A new class of polyphenolic carbosilane dendrimers binds human serum albumin in a structure-dependent fashion

Abstract

The use of dendrimers as drug and nucleic acid delivery systems requires knowledge of their interactions with objects on their way to the target. In the present work, we investigated the interaction of a new class of carbosilane dendrimers functionalized with polyphenolic and caffeic acid residues with human serum albumin, which is the most abundant blood protein. The addition of dendrimers to albumin solution decreased the zeta potential of albumin/dendrimer complexes as compared to free albumin, increased density of the fibrillary form of albumin, shifted fluorescence spectrum towards longer wavelengths, induced quenching of tryptophan fluorescence, and decreased ellipticity of circular dichroism resulting from a reduction in the albumin α-helix for random coil structural form. Isothermal titration calorimetry showed that, on average, one molecule of albumin was bound by 6-10 molecules of dendrimers. The zeta size confirmed the binding of the dendrimers to albumin. The interaction of dendrimers and albumin depended on the number of caffeic acid residues and polyethylene glycol modifications in the dendrimer structure. In conclusion, carbosilane polyphenolic dendrimers interact with human albumin changing its structure and electrical properties. However, the consequences of such interaction for the efficacy and side effects of these dendrimers as drug/nucleic acid delivery system requires further research.

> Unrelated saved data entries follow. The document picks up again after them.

==> src/rtl/core/rtpnal_dp.sv <==
// datapath: nal context, fragment offset and remainder, sequence counter, packet fields
module rtpnal_dp (
   input  logic                   clock,
   input  logic                   reset,
   input  rtpnal_pkg::cmd_type    cmd,
   output rtpnal_pkg::status_type status,
   input  rtpnal_pkg::req_type    req_data,
   input  logic [7:0]             video_channel,
   input  logic [6:0]             payload_kind,
   output rtpnal_pkg::rsp_type    rsp_data
);
   import rtpnal_pkg::*;

   logic [1:0]  pcount_ff,  pcount_in;
   logic [7:0]  p0_ff,      p0_in;
   logic [7:0]  p1_ff,      p1_in;
   logic [5:0]  ftype_ff,   ftype_in;
   logic [31:0] stamp_ff;
   logic        lastnal_ff;
   logic [15:0] off_ff,     off_in;
   logic [15:0] remain_ff,  remain_in;
   logic        first_ff;
   logic [15:0] seq_ff;

   logic        single;
   logic [10:0] max_chunk;
   logic [10:0] chunk;
   logic        end_chunk;
   logic [7:0]  fu_byte;

   // context of the next nal
   always_comb begin
      single = (req_data.nal_length <= {5'd0, MAX_PAYLOAD});
      if (single) begin
         pcount_in = PCOUNT_SINGLE;
         p0_in     = 8'd0;
         p1_in     = 8'd0;
         ftype_in  = 6'd0;
         off_in    = 16'd0;
      end else if (req_data.is_h265) begin
         pcount_in = PCOUNT_H265;
         p0_in     = (req_data.nal_head0 & H265_KEEP_MASK) | {H265_FU_TYPE[6:0], 1'b0};
         p1_in     = req_data.nal_head1;
         ftype_in  = req_data.nal_head0[6:1];
         off_in    = 16'd2;
      end else begin
         pcount_in = PCOUNT_FUA;
         p0_in     = (req_data.nal_head0 & FUA_NRI_MASK) | FUA_TYPE;
         p1_in     = 8'd0;
         ftype_in  = {1'b0, req_data.nal_head0[4:0]};
         off_in    = 16'd1;
      end
      remain_in = req_data.nal_length - off_in;
   end

   // current fragment
   always_comb begin
      max_chunk = MAX_PAYLOAD - {9'd0, pcount_ff};
      end_chunk = (remain_ff <= {5'd0, max_chunk});
      chunk     = end_chunk ? remain_ff[10:0] : max_chunk;
      fu_byte   = (first_ff ? FU_START_BIT : 8'd0) | (end_chunk ? FU_END_BIT : 8'd0)
                  | {2'd0, ftype_ff};
   end

   assign status.nal_empty  = (req_data.nal_length == 16'd0);
   assign status.last_chunk = end_chunk;

   always_comb begin
      rsp_data.channel      = video_channel;
      rsp_data.rtp_length   = RTP_HDR_LEN + {9'd0, pcount_ff} + chunk;
      rsp_data.header_byte1 = {lastnal_ff & end_chunk, payload_kind};
      rsp_data.sequence_res = seq_ff;
      rsp_data.stamp_out    = stamp_ff;
      rsp_data.prefix_count = pcount_ff;
      rsp_data.prefix0      = p0_ff;
      rsp_data.copy_offset  = off_ff;
      rsp_data.copy_length  = chunk;
      rsp_data.last         = end_chunk;
      case (pcount_ff)
         PCOUNT_H265: begin
            rsp_data.prefix1 = p1_ff;
            rsp_data.prefix2 = fu_byte;
         end
         PCOUNT_FUA: begin
            rsp_data.prefix1 = fu_byte;
            rsp_data.prefix2 = 8'd0;
         end
         default: begin
            rsp_data.prefix1 = 8'd0;
            rsp_data.prefix2 = 8'd0;
         end
      endcase
   end

   always_ff @(posedge clock) begin
      if (cmd.load) begin
         pcount_ff  <= pcount_in;
         p0_ff      <= p0_in;
         p1_ff      <= p1_in;
         ftype_ff   <= ftype_in;
         stamp_ff   <= req_data.timestamp;
         lastnal_ff <= req_data.unit_end;
         off_ff     <= off_in;
         remain_ff  <= remain_in;
         first_ff   <= 1'b1;
      end else if (cmd.advance) begin
         off_ff     <= off_ff + {5'd0, chunk};
         remain_ff  <= remain_ff - {5'd0, chunk};
         first_ff   <= 1'b0;
      end
   end

   always_ff @(posedge clock) begin
      if (reset) begin
         seq_ff <= 16'd0;
      end else if (cmd.advance) begin
         seq_ff <= seq_ff + 16'd1;
      end
   end

endmodule
--- src/sv/csfs_pkg.sv ---
// ----------------------------------------------------------------------------
// csfs_pkg
// Shared constants for the clocked serial frame sampler: register indexes,
// register reset values and the default timer width.
// ----------------------------------------------------------------------------
package csfs_pkg;

   localparam int TIMER_BITS_DEFAULT = 16;

   localparam int CSR_DATA_W  = 16;
   localparam int CSR_INDEX_W = 3;

   localparam logic [CSR_INDEX_W-1:0] REG_SYNC_GAP      = 3'd0;
   localparam logic [CSR_INDEX_W-1:0] REG_SETTLE        = 3'd1;
   localparam logic [CSR_INDEX_W-1:0] REG_SAMPLE_PERIOD = 3'd2;
   localparam logic [CSR_INDEX_W-1:0] REG_TIMEOUT       = 3'd3;
   localparam logic [CSR_INDEX_W-1:0] REG_SAMPLES       = 3'd4;
   localparam logic [CSR_INDEX_W-1:0] REG_WRITE_FRAMES  = 3'd5;
   localparam logic [CSR_INDEX_W-1:0] REG_TOTAL_FRAMES  = 3'd6;

   localparam logic [15:0] SYNC_GAP_RESET      = 16'd1800;
   localparam logic [15:0] SETTLE_RESET        = 16'd405;
   localparam logic [15:0] SAMPLE_PERIOD_RESET = 16'd150;
   localparam logic [15:0] TIMEOUT_RESET       = 16'd15000;
   localparam logic [3:0]  SAMPLES_RESET       = 4'd5;
   localparam logic [7:0]  WRITE_FRAMES_RESET  = 8'd64;
   localparam logic [7:0]  TOTAL_FRAMES_RESET  = 8'd128;

endpackage
**src/sv/chrg_pkg.sv**
```systemverilog
`timescale 1ns / 1ps
`default_nettype none

package chrg_pkg;

    // hash round keys
    localparam logic [63:0] HASH_K0 = 64'h73ae2743a3eab13c;
    localparam logic [63:0] HASH_K1 = 64'h53a75d3f2123bda1;
    localparam logic [63:0] HASH_K2 = 64'h42a3bcba71a72843;

    localparam int unsigned SEED_W = 64;
    localparam int unsigned DRAW_W = 16;
    localparam int unsigned OPA_W  = 33;  // |hi - lo| needs 33 bits
    localparam int unsigned OPB_W  = 32;  // one half of the Q0.63 fraction
    localparam int unsigned PROD_W = OPA_W + OPB_W;

    // operation codes
    localparam logic [2:0] OP_USHORT  = 3'd0;
    localparam logic [2:0] OP_SSHORT  = 3'd1;
    localparam logic [2:0] OP_WORD    = 3'd2;
    localparam logic [2:0] OP_UNIFORM = 3'd3;
    localparam logic [2:0] OP_GAUSS   = 3'd4;

    // configuration register indexes
    localparam logic CFG_SEED   = 1'b0;
    localparam logic CFG_RESEED = 1'b1;

    typedef struct packed {
        logic              start;
        logic [SEED_W-1:0] seed;
    } t_hash_req;

    typedef struct packed {
        logic              done;
        logic [DRAW_W-1:0] value;
    } t_hash_rsp;

    typedef struct packed {
        logic [OPA_W-1:0] a;
        logic [OPB_W-1:0] b;
    } t_mul_req;

endpackage

`default_nettype wire

```
**src/sv/chrg_mul.sv**
```systemverilog
`timescale 1ns / 1ps
`default_nettype none

// Registered multiplier for the range scaling.
module chrg_mul
    import chrg_pkg::*;
(
    input  wire logic        i_clk,
    input  wire t_mul_req    i_req,
    output logic [PROD_W-1:0] o_prod
);

    logic [PROD_W-1:0] r_prod;

    always_ff @(posedge i_clk) begin
        r_prod <= PROD_W'(i_req.a) * PROD_W'(i_req.b);
    end

    assign o_prod = r_prod;

endmodule

`default_nettype wire

```
==> src/sv/chrg_pkg.sv <==
`timescale 1ns / 1ps
`default_nettype none

package chrg_pkg;

    // hash round keys
    localparam logic [63:0] HASH_K0 = 64'h73ae2743a3eab13c;
    localparam logic [63:0] HASH_K1 = 64'h53a75d3f2123bda1;
    localparam logic [63:0] HASH_K2 = 64'h42a3bcba71a72843;

    localparam int unsigned SEED_W = 64;
    localparam int unsigned DRAW_W = 16;
    localparam int unsigned OPA_W  = 33;  // |hi - lo| needs 33 bits
    localparam int unsigned OPB_W  = 32;  // one half of the Q0.63 fraction
    localparam int unsigned PROD_W = OPA_W + OPB_W;

    // operation codes
    localparam logic [2:0] OP_USHORT  = 3'd0;
    localparam logic [2:0] OP_SSHORT  = 3'd1;
    localparam logic [2:0] OP_WORD    = 3'd2;
    localparam logic [2:0] OP_UNIFORM = 3'd3;
    localparam logic [2:0] OP_GAUSS   = 3'd4;

    // configuration register indexes
    localparam logic CFG_SEED   = 1'b0;
    localparam logic CFG_RESEED = 1'b1;

    typedef struct packed {
        logic              start;
        logic [SEED_W-1:0] seed;
    } t_hash_req;

    typedef struct packed {
        logic              done;
        logic [DRAW_W-1:0] value;
    } t_hash_rsp;

    typedef struct packed {
        logic [OPA_W-1:0] a;
        logic [OPB_W-1:0] b;
    } t_mul_req;

endpackage

`default_nettype wire

==> src/sv/chrg_hash.sv <==
`timescale 1ns / 1ps
`default_nettype none

// Iterative hash: one round per cycle, three rounds per hash.
module chrg_hash
    import chrg_pkg::*;
(
    input  wire logic      i_clk,
    input  wire logic      i_rst_n,
    input  wire t_hash_req i_req,
    output t_hash_rsp      o_rsp
);

    logic [SEED_W-1:0] r_r, n_r;
    logic [1:0]        r_rnd, n_rnd;
    logic              r_busy, n_busy;
    logic              r_done, n_done;

    function automatic logic [SEED_W-1:0] round_key(input logic [1:0] idx);
        logic [SEED_W-1:0] k;
        case (idx)
            2'd0:    k = HASH_K0;
            2'd1:    k = HASH_K1;
            default: k = HASH_K2;
        endcase
        return k;
    endfunction

    // add key, times -7, xor key >> 7, xor self >>> 11
    function automatic logic [SEED_W-1:0] hash_round(input logic [SEED_W-1:0] r,
                                                    input logic [SEED_W-1:0] k);
        logic [SEED_W-1:0] x;
        logic [SEED_W-1:0] y;
        x = r + k;
        y = x - (x << 3);
        y = y ^ (k >> 7);
        y = y ^ SEED_W'($signed(y) >>> 11);
        return y;
    endfunction

    // round sequencer
    always_comb begin
        n_r    = r_r;
        n_rnd  = r_rnd;
        n_busy = r_busy;
        n_done = 1'b0;
        if (i_req.start) begin
            n_r    = i_req.seed;
            n_rnd  = 2'd0;
            n_busy = 1'b1;
        end else if (r_busy) begin
            n_r = hash_round(r_r, round_key(r_rnd));
            if (r_rnd == 2'd2) begin
                n_busy = 1'b0;
                n_done = 1'b1;
            end else begin
                n_rnd = r_rnd + 2'd1;
            end
        end
    end

    always_ff @(posedge i_clk) begin
        r_r <= n_r;
        if (!i_rst_n) begin
            r_rnd  <= 2'd0;
            r_busy <= 1'b0;
            r_done <= 1'b0;
        end else begin
            r_rnd  <= n_rnd;
            r_busy <= n_busy;
            r_done <= n_done;
        end
    end

    assign o_rsp.done  = r_done;
    assign o_rsp.value = r_r[DRAW_W-1:0];

endmodule

`default_nettype wire
`src/sdd_pkg.sv`:
```
// Shared types and date arithmetic for the signed date difference unit.
// No dependencies; used by sdd_day_number and signed_date_difference_days_unit.
`default_nettype none

package sdd_pkg;

  localparam int unsigned YearW = 14;
  localparam int unsigned MonthW = 4;
  localparam int unsigned DayW = 5;
  localparam int unsigned DiffW = 23;
  // Day numbers from 0000-01-01 stay below 2^23 for 14-bit years; one spare bit
  // lets the subtraction carry a sign.
  localparam int unsigned DayNumW = 24;
  localparam int unsigned DiffMax = 4194303;

  // Reciprocals for exact division of values below 2^15 by 100 and by 400.
  localparam int unsigned Recip100 = 5243;
  localparam int unsigned Shift100 = 19;
  localparam int unsigned Shift400 = 21;

  localparam logic [MonthW-1:0] MonJan = 4'd1;
  localparam logic [MonthW-1:0] MonFeb = 4'd2;
  localparam logic [MonthW-1:0] MonDec = 4'd12;

  typedef struct packed {
    logic [YearW-1:0]  start_year;
    logic [MonthW-1:0] start_month;
    logic [DayW-1:0]   start_day;
    logic [YearW-1:0]  end_year;
    logic [MonthW-1:0] end_month;
    logic [DayW-1:0]   end_day;
    logic              include_end;
  } sdd_in_t;

  typedef struct packed {
    logic signed [DiffW-1:0] day_difference;
    logic                    date_invalid;
  } sdd_out_t;

  // 4/100/400 rule; y % 100 found through a reciprocal multiply.
  function automatic logic leap_year(input logic [YearW-1:0] y);
    logic [27:0] prod;
    logic [8:0]  q100;
    logic        div100;
    prod   = 28'(y) * 28'(Recip100);
    q100   = prod[27:Shift100];
    div100 = (y == 14'(14'(q100) * 14'd100));
    return (y[1:0] == 2'b00) && (!div100 || (q100[1:0] == 2'b00));
  endfunction

  function automatic logic [DayW-1:0] month_len(input logic [MonthW-1:0] m,
                                                input logic leap);
    logic [DayW-1:0] len;
    case (m)
      4'd2:                      len = leap ? 5'd29 : 5'd28;
      4'd4, 4'd6, 4'd9, 4'd11:   len = 5'd30;
      default:                   len = 5'd31;
    endcase
    return len;
  endfunction

  function automatic logic [8:0] days_before_month(input logic [MonthW-1:0] m);
    logic [8:0] n;
    case (m)
      4'd1:    n = 9'd0;
      4'd2:    n = 9'd31;
      4'd3:    n = 9'd59;
      4'd4:    n = 9'd90;
      4'd5:    n = 9'd120;
      4'd6:    n = 9'd151;
      4'd7:    n = 9'd181;
      4'd8:    n = 9'd212;
      4'd9:    n = 9'd243;
      4'd10:   n = 9'd273;
      4'd11:   n = 9'd304;
      4'd12:   n = 9'd334;
      default: n = 9'd0;
    endcase
    return n;
  endfunction

endpackage

`default_nettype wire

```
`src/sdd_day_number.sv`:
```
// Converts one Gregorian date to a day count from 0000-01-01 and checks it.
// Depends on sdd_pkg.
`default_nettype none

module sdd_day_number (
  input  wire logic [sdd_pkg::YearW-1:0]   year_i,
  input  wire logic [sdd_pkg::MonthW-1:0]  month_i,
  input  wire logic [sdd_pkg::DayW-1:0]    day_i,
  output logic      [sdd_pkg::DayNumW-1:0] day_num_o,
  output logic                             valid_o
);
  import sdd_pkg::*;

  logic              leap;
  logic [DayW-1:0]   len;
  logic [YearW:0]    y_p3;
  logic [YearW:0]    y_p99;
  logic [YearW:0]    y_p399;
  logic [27:0]       prod100;
  logic [27:0]       prod400;
  logic [8:0]        q100;
  logic [6:0]        q400;
  logic [DayNumW-1:0] base;

  always_comb begin
    leap    = leap_year(year_i);
    len     = month_len(month_i, leap);
    valid_o = (month_i >= MonJan) && (month_i <= MonDec) &&
              (day_i != '0) && (day_i <= len);

    y_p3    = {1'b0, year_i} + 15'd3;
    y_p99   = {1'b0, year_i} + 15'd99;
    y_p399  = {1'b0, year_i} + 15'd399;
    prod100 = 28'(y_p99) * 28'(Recip100);
    prod400 = 28'(y_p399) * 28'(Recip100);
    q100    = prod100[27:Shift100];
    q400    = prod400[27:Shift400];

    // Leap days before this year, then the days of the months gone by.
    base = 24'(year_i) * 24'd365 + 24'(y_p3[YearW:2]) - 24'(q100) + 24'(q400);
    day_num_o = base + 24'(days_before_month(month_i)) +
                24'((month_i > MonFeb) && leap) + 24'(day_i) - 24'd1;
  end

endmodule

`default_nettype wire

```
`src/signed_date_difference_days_unit.sv`:
```
// Signed Gregorian date difference in days: top level.
// From start to done_o a word passes the input register, the day-number register and the
// result register. Throughput one word per cycle; busy stays low.
// The result strobe lasts one cycle and cannot be stalled by the receiver.
// Reset clears the valid pipeline only; payload registers are not reset.
// Depends on sdd_pkg and sdd_day_number.
`default_nettype none

module signed_date_difference_days_unit (
  input  wire logic             clk_i,
  input  wire logic             rst_ni,
  input  wire logic             start,
  output logic                  busy,
  input  wire sdd_pkg::sdd_in_t item_i,
  output logic                  done_o,
  output sdd_pkg::sdd_out_t     result_o
);
  import sdd_pkg::*;

  logic                s0_valid_q;
  sdd_in_t             s0_item_q;

  logic [DayNumW-1:0]  dn_start;
  logic [DayNumW-1:0]  dn_end;
  logic                ok_start;
  logic                ok_end;

  logic                s1_valid_q;
  logic [DayNumW-1:0]  dn_start_q;
  logic [DayNumW-1:0]  dn_end_q;
  logic                invalid_q;
  logic                inc_q;

  logic [DayNumW-1:0]  diff;
  logic                neg;
  logic [DayNumW-1:0]  mag;
  logic [DayNumW-1:0]  mag_inc;
  logic [DiffW-1:0]    mag_sat;
  sdd_out_t            result_d;
  sdd_out_t            result_q;
  logic                done_q;

  assign busy = 1'b0;

  always_ff @(posedge clk_i or negedge rst_ni) begin
    if (!rst_ni) begin
      s0_valid_q <= 1'b0;
      s1_valid_q <= 1'b0;
      done_q     <= 1'b0;
    end else begin
      s0_valid_q <= start;
      s1_valid_q <= s0_valid_q;
      done_q     <= s1_valid_q;
    end
  end

  always_ff @(posedge clk_i) begin
    if (start) begin
      s0_item_q <= item_i;
    end
  end

  sdd_day_number u_start_date (
    .year_i    (s0_item_q.start_year),
    .month_i   (s0_item_q.start_month),
    .day_i     (s0_item_q.start_day),
    .day_num_o (dn_start),
    .valid_o   (ok_start)
  );

  sdd_day_number u_end_date (
    .year_i    (s0_item_q.end_year),
    .month_i   (s0_item_q.end_month),
    .day_i     (s0_item_q.end_day),
    .day_num_o (dn_end),
    .valid_o   (ok_end)
  );

  always_ff @(posedge clk_i) begin
    if (s0_valid_q) begin
      dn_start_q <= dn_start;
      dn_end_q   <= dn_end;
      invalid_q  <= !(ok_start && ok_end);
      inc_q      <= s0_item_q.include_end;
    end
  end

  // Take the magnitude, add the end day, saturate, then restore the sign; an invalid date gives zero.
  always_comb begin
    diff    = dn_end_q - dn_start_q;
    neg     = diff[DayNumW-1];
    mag     = neg ? (~diff + 24'd1) : diff;
    mag_inc = mag + 24'(inc_q);
    mag_sat = (mag_inc > 24'(DiffMax)) ? 23'(DiffMax) : mag_inc[DiffW-1:0];
    if (invalid_q) begin
      result_d.day_difference = '0;
      result_d.date_invalid   = 1'b1;
    end else begin
      result_d.day_difference = neg ? -$signed(mag_sat) : $signed(mag_sat);
      result_d.date_invalid   = 1'b0;
    end
  end

  always_ff @(posedge clk_i) begin
    if (s1_valid_q) begin
      result_q <= result_d;
    end
  end

  assign done_o   = done_q;
  assign result_o = result_q;

endmodule

`default_nettype wire

```
<file path="src/imupcf_pkg.sv">
// Shared types, register indexes and the CORDIC angle table for the pitch filter.
`default_nettype none

package imupcf_pkg;

    localparam logic [1:0] REG_GYRO_BIAS    = 2'd0;
    localparam logic [1:0] REG_GYRO_SENS    = 2'd1;
    localparam logic [1:0] REG_BLEND_WEIGHT = 2'd2;
    localparam logic [1:0] REG_TICK_PERIOD  = 2'd3;

    typedef struct packed {
        logic       load;
        logic       mul1;
        logic       mul2;
        logic       mul3;
        logic       div_step;
        logic       sqrt_step;
        logic       sqrt_last;
        logic       cordic_step;
        logic [4:0] step_idx;
        logic       acc;
        logic       blend;
        logic       sum;
        logic       publish;
    } imupcf_cmd_t;

    // atan(2^-i) in Q24 degrees
    function automatic logic [31:0] atan_q24(input logic [4:0] i);
        logic [31:0] v;
        case (i)
            5'd0:    v = 32'd754974720;
            5'd1:    v = 32'd445687602;
            5'd2:    v = 32'd235489088;
            5'd3:    v = 32'd119537938;
            5'd4:    v = 32'd60000934;
            5'd5:    v = 32'd30029717;
            5'd6:    v = 32'd15018523;
            5'd7:    v = 32'd7509720;
            5'd8:    v = 32'd3754917;
            5'd9:    v = 32'd1877466;
            5'd10:   v = 32'd938734;
            5'd11:   v = 32'd469367;
            5'd12:   v = 32'd234684;
            5'd13:   v = 32'd117342;
            5'd14:   v = 32'd58671;
            5'd15:   v = 32'd29335;
            5'd16:   v = 32'd14668;
            5'd17:   v = 32'd7334;
            5'd18:   v = 32'd3667;
            5'd19:   v = 32'd1833;
            5'd20:   v = 32'd917;
            5'd21:   v = 32'd458;
            5'd22:   v = 32'd229;
            5'd23:   v = 32'd115;
            default: v = 32'd0;
        endcase
        return v;
    endfunction

endpackage

`default_nettype wire

</file>
<file path="src/imupcf_ctrl.sv">
// Sequencer for the pitch filter: steps the datapath through one sample.
`default_nettype none

module imupcf_ctrl
    import imupcf_pkg::*;
#(
    parameter int ANGLE_FRAC_BITS = 16,
    parameter int CORDIC_STEPS    = 18
)
(
    input  wire         clk,
    input  wire         rst_n,
    input  wire         s_tvalid,
    output logic        s_tready,
    output logic        m_tvalid,
    input  wire         m_tready,
    output imupcf_cmd_t cmd
);

    localparam int DW   = 49 + ANGLE_FRAC_BITS;
    localparam int CNTW = $clog2(DW);

    typedef enum logic [8:0] {
        ST_IDLE  = 9'b000000001,
        ST_MUL1  = 9'b000000010,
        ST_MUL2  = 9'b000000100,
        ST_MUL3  = 9'b000001000,
        ST_ITER  = 9'b000010000,
        ST_ACC   = 9'b000100000,
        ST_BLEND = 9'b001000000,
        ST_SUM   = 9'b010000000,
        ST_OUT   = 9'b100000000
    } state_t;

    state_t            state_reg, state_next;
    logic [CNTW-1:0]   cnt_reg, cnt_next;
    logic              mvalid_reg, mvalid_next;
    logic [CNTW-1:0]   cordic_cnt;

    assign s_tready   = (state_reg == ST_IDLE);
    assign m_tvalid   = mvalid_reg;
    assign cordic_cnt = cnt_reg - CNTW'(32);

    always_comb
    begin
        cmd             = '0;
        cmd.load        = s_tvalid && (state_reg == ST_IDLE);
        cmd.mul1        = (state_reg == ST_MUL1);
        cmd.mul2        = (state_reg == ST_MUL2);
        cmd.mul3        = (state_reg == ST_MUL3);
        cmd.div_step    = (state_reg == ST_ITER);
        cmd.sqrt_step   = (state_reg == ST_ITER) && (cnt_reg < CNTW'(32));
        cmd.sqrt_last   = (state_reg == ST_ITER) && (cnt_reg == CNTW'(31));
        cmd.cordic_step = (state_reg == ST_ITER) && (cnt_reg >= CNTW'(32))
                          && (cnt_reg < CNTW'(32 + CORDIC_STEPS));
        cmd.step_idx    = (cnt_reg < CNTW'(32)) ? cnt_reg[4:0] : cordic_cnt[4:0];
        cmd.acc         = (state_reg == ST_ACC);
        cmd.blend       = (state_reg == ST_BLEND);
        cmd.sum         = (state_reg == ST_SUM);
        cmd.publish     = (state_reg == ST_OUT) && (!mvalid_reg || m_tready);
    end

    always_comb
    begin
        state_next  = state_reg;
        cnt_next    = cnt_reg;
        mvalid_next = mvalid_reg;
        if (mvalid_reg && m_tready)
        begin
            mvalid_next = 1'b0;
        end
        case (state_reg)
            ST_IDLE:
            begin
                if (s_tvalid)
                begin
                    state_next = ST_MUL1;
                end
            end
            ST_MUL1:  state_next = ST_MUL2;
            ST_MUL2:  state_next = ST_MUL3;
            ST_MUL3:
            begin
                cnt_next   = '0;
                state_next = ST_ITER;
            end
            ST_ITER:
            begin
                cnt_next = cnt_reg + CNTW'(1);
                if (cnt_reg == CNTW'(DW - 1))
                begin
                    state_next = ST_ACC;
                end
            end
            ST_ACC:   state_next = ST_BLEND;
            ST_BLEND: state_next = ST_SUM;
            ST_SUM:   state_next = ST_OUT;
            ST_OUT:
            begin
                if (!mvalid_reg || m_tready)
                begin
                    mvalid_next = 1'b1;
                    state_next  = ST_IDLE;
                end
            end
            default:  state_next = ST_IDLE;
        endcase
    end

    always_ff @(posedge clk or negedge rst_n)
    begin
        if (!rst_n)
        begin
            state_reg  <= ST_IDLE;
            cnt_reg    <= '0;
            mvalid_reg <= 1'b0;
        end
        else
        begin
            state_reg  <= state_next;
            cnt_reg    <= cnt_next;
            mvalid_reg <= mvalid_next;
        end
    end

`ifndef SYNTH
    a_accept_starts: assert property (@(posedge clk) disable iff (!rst_n)
        (s_tvalid && s_tready) |=> (state_reg == ST_MUL1))
        else $error("input transfer did not start a sample");
    a_publish_valid: assert property (@(posedge clk) disable iff (!rst_n)
        cmd.publish |=> m_tvalid)
        else $error("published result not valid");
    a_cnt_bound: assert property (@(posedge clk) disable iff (!rst_n)
        (state_reg == ST_ITER) |-> (cnt_reg <= CNTW'(DW - 1)))
        else $error("iteration counter out of range");
    a_no_overwrite: assert property (@(posedge clk) disable iff (!rst_n)
        (m_tvalid && !m_tready) |-> !cmd.publish)
        else $error("pending result overwritten");
`endif

endmodule

`default_nettype wire

</file>
### src/design/krt_pkg.sv
// shared types and codes for the keyed record table
package krt_pkg;

	localparam int KeyW  = 32;
	localparam int WordW = 64;

	typedef logic [1:0] func_t;
	typedef logic [1:0] status_t;

	localparam func_t FUNC_ADD   = 2'd0;
	localparam func_t FUNC_DEL   = 2'd1;
	localparam func_t FUNC_QUERY = 2'd2;

	localparam status_t ST_OK      = 2'd0;
	localparam status_t ST_FULL    = 2'd1;
	localparam status_t ST_MISSING = 2'd2;

	typedef struct packed {
		logic [KeyW-1:0]  key;
		logic [WordW-1:0] word;
	} entry_t;

	typedef enum logic [1:0] {
		S_IDLE,
		S_RUN,
		S_SEND
	} state_t;

endpackage

### src/design/krt_cell.sv
// one storage cell of the rotating entry ring
module krt_cell (
	input  logic            clk,
	input  logic            shift,
	input  krt_pkg::entry_t d,
	output krt_pkg::entry_t q
);
	import krt_pkg::*;

	entry_t ent_q;

	always_ff @(posedge clk) begin
		if (shift) begin
			ent_q <= d;
		end
	end

	assign q = ent_q;

endmodule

Keywords: Circular dichroism; Isothermal titration calorimetry; Polyphenolic dendrimers; Serum human albumin; Zeta potential.

Figure 1

Structure, chemical formula, and molar mass (MM) of polyphenolic carbosilane dendrimers with ammonium surface groups functionalized with caffeic acid and polyethylene glycol (PEG). (A) compound (1), G₂[(NMe₃Cl)₇(NH-CA)]; (B) compound (2), G₂[(NMe₃Cl)₆(NH-CA)₂]; (C) compound (3), G₂[(NMe₃Cl)₇(PEG-NH-CA)]; (D) compound (4), G₂[(NMe₃Cl)₆(PEG-NH-CA)₂]. Caffeic acid moieties are marked in red.

Figure 2

Dose-dependent effects of polyphenolic dendrimers on zeta potential (A), zeta size (B), and polydispersity index (C). Data points represent mean ± SD obtained from a minimum 3 experiments and each experiment was done in 7 replicates for dendrimer (1) (yellow line open diamonds), (2) (blue line, open squares) (3) (green line, open triangles) and (4) (red line, and open circles). Panels (D) represent the ultrastructure of human serum albumin in the presence of dendrimers. Bars 100 nm and 25 nm, to obtain greater contrast, the color of the micro images has been inverted.

Figure 3

Fluorescence emission spectra of albumin-dendrimer complexes for dendrimers (1–4) at the albumin/dendrimer molar ratios 1–10 (A). Stern–Volmer plots of tryptophan fluorescence quenching in the presence of increasing concentrations of dendrimers (B), double-logarithmic plot of tryptophan fluorescence quenching at albumin concentration 4 µmol/L (C). Data points represent mean ± SD obtained from a minimum 3 separate experiments.

Figure 4

Circular dichroism spectra of free albumin and its complexes with the dendrimers (A). Relative ellipticity of the albumin-dendrimer complexes at its different ratios. Data are presented as means ± SD obtained from a minimum of 3 separate experiments.

Figure 5

Integrated thermal effects of the isothermal titration calorimetry titration of 100 µmol/L HSA solution with 2 mmol/L solution of each dendrimer (red squares) and corresponding effects of the dilution of dendrimer (blue circles) (A). Curves of thermal power as a function of time during titration of 100 µmol/L albumin solution with 2 mmol/L dendrimer solution (red peaks) and dilution of 2 mmol/L dendrimer solution into buffer without albumin (blue peaks). Downward peaks correspond to endothermic heat effects (B). Thermal effects of direct interactions (per mole of injectant) between albumin and polyphenolic carbosilane dendrimers as a function of dendrimer to albumin mole ratio. All titrations were carried out at 25 °C in aqueous 10 mmol/L phosphorous buffer solution pH 7.4.